-- Your instructions --
Return, from the listing that follows, each line containing the word "period".
Start of The input
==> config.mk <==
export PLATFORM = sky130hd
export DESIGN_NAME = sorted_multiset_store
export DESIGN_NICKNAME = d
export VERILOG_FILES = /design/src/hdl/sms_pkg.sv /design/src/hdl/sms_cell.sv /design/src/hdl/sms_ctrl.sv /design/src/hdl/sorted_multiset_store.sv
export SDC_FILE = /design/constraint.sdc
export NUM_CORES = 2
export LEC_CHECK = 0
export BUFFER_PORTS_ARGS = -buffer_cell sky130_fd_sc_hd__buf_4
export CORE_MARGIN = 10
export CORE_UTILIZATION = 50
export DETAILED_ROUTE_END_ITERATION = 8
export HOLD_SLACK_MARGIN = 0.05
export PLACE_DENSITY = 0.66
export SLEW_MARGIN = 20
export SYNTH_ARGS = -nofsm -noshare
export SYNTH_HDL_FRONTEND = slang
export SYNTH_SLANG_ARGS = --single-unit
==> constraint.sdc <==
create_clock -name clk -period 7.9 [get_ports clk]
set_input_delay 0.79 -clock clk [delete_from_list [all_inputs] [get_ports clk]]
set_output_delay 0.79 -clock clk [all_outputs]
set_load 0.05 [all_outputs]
End of The input
Start of The input
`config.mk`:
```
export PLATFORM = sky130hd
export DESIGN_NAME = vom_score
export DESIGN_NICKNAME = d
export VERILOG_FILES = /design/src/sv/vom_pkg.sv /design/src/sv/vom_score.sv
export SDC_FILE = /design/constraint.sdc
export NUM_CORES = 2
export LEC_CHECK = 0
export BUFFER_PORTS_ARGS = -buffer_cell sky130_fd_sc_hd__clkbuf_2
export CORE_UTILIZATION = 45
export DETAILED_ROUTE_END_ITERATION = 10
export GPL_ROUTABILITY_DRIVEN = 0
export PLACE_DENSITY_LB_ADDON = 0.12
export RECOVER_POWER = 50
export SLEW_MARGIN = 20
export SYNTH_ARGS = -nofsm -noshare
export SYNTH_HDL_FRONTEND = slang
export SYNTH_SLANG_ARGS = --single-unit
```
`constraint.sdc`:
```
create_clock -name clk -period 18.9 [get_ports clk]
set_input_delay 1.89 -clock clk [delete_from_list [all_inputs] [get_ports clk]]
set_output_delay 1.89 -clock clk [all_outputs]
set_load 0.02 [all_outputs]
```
End of The input
-- Written reply --
create_clock -name clk -period 7.9 [get_ports clk]
create_clock -name clk -period 18.9 [get_ports clk]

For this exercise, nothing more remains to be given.